In March 1916, the decision was made to deploy the Second Army to the Caucasus Campaign. The plan was to have the Second Army attack in conjunction with the Third Army. The Second Army was made up of veterans of the Gallipoli campaign as well as two new divisions. Due to the poor state of the Ottoman rail network, it took a long period of time to move the forces. In the meantime the Russians hit the Third Army, causing heavy casualties on that already battered army, preventing it from cooperating with the Second Army. The Second Army, commanded by Ahmet Izzet Pasha, finally attacked in August with the following divisions:

- III Corps
  - 1st Division, 7th Division, 14th Division, 53rd Division
- II Corps
  - 11th Division, 12th Division
- IV Corps
  - 47th Division, 48th Division
- V Corps
  - 9th Division, 10th Division, 13th Division
- XVI Corps, commanded by Mustafa Kemal Atatürk
  - 5th Division, 8th Division

Also assigned to the army was the 3rd Regular Cavalry Division.

While the XVI Corps commanded by Mustafa Kemal had success at Bitlis and Mus, the main attacks by the III and IV Corps suffered heavy losses. The Army lost about 30,000 out of 100,000 soldiers. The divisions suffering the losses were both veteran units and the best of the newly created divisions. The Ottoman Army could not afford to lose such men for meaningless gains. As a result, the offensive was a major strategic defeat. It was the last major strategic offensive by the Ottomans in the war.

In response to defeats elsewhere, the army had a number of divisions transferred to other areas such as Mesopotamia and Palestine. By December 1916, it was made up of six infantry divisions and one cavalry division. The army did not play a major role in the war after that.

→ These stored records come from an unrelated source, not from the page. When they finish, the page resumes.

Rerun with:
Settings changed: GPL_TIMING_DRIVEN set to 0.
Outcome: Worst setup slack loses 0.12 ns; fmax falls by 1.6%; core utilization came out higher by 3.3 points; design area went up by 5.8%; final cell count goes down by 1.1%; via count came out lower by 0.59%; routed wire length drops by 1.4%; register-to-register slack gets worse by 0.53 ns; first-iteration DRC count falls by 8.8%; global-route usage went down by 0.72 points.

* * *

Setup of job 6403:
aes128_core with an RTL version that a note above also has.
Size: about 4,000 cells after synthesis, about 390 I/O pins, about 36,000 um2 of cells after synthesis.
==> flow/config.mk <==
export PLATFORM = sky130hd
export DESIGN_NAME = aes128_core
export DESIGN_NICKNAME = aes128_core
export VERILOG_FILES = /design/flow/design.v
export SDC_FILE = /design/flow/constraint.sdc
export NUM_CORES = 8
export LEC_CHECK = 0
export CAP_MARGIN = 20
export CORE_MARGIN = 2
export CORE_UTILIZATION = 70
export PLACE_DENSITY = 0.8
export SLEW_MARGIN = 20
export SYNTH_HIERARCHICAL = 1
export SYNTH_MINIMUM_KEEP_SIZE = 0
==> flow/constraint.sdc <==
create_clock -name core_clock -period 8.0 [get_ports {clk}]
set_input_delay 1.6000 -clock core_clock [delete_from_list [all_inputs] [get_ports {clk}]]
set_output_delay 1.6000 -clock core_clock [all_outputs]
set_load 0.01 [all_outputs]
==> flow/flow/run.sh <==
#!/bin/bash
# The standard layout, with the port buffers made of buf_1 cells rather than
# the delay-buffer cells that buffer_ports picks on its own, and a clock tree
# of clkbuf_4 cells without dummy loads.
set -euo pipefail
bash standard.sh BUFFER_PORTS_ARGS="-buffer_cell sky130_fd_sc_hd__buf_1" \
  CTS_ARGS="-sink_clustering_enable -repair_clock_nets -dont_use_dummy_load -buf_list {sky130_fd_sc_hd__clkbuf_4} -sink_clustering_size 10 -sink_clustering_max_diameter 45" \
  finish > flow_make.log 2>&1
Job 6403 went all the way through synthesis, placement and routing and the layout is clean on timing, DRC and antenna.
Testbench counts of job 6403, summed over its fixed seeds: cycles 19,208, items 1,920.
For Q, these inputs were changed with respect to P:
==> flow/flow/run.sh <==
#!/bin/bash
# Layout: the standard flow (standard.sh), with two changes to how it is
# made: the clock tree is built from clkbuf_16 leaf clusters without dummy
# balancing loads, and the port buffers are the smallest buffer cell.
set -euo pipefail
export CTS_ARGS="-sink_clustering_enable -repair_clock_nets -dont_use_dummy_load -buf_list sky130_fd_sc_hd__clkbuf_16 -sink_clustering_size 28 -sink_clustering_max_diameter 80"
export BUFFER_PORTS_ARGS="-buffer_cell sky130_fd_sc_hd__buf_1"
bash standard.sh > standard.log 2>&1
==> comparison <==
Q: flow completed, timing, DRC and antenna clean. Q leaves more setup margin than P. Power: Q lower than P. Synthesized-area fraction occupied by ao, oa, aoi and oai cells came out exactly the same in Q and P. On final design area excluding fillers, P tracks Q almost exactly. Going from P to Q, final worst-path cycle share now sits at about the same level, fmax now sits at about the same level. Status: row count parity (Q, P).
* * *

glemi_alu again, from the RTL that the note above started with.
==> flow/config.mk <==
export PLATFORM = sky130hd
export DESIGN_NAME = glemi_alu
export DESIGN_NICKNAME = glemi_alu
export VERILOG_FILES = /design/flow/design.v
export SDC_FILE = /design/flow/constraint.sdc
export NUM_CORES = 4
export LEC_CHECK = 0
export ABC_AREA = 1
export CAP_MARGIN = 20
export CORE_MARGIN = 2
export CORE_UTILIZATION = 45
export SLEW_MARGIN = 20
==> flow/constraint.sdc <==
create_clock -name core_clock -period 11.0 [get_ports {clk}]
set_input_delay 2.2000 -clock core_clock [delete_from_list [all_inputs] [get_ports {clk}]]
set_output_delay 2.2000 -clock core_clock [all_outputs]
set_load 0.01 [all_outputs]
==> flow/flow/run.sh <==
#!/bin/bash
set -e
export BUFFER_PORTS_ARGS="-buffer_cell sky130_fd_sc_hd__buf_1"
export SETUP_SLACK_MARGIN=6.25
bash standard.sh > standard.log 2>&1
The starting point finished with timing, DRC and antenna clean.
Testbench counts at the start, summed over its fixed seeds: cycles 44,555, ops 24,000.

== Order of battle, 1917 ==
In 1917, Mustafa Kemal was promoted to be the acting commander of the Second Army. His tenure was brief as he moved on to command the Seventh Army in Palestine. Nihat Anılmış commanded the army from November 1917. The army was deactivated in on 4 February 1918. It was later activated and commanded rear area troops including labor units in Anatolia. After the defeat at Megiddo, the army briefly saw front line service commanding three divisions (23rd, 41st, 44th) at the end of the war.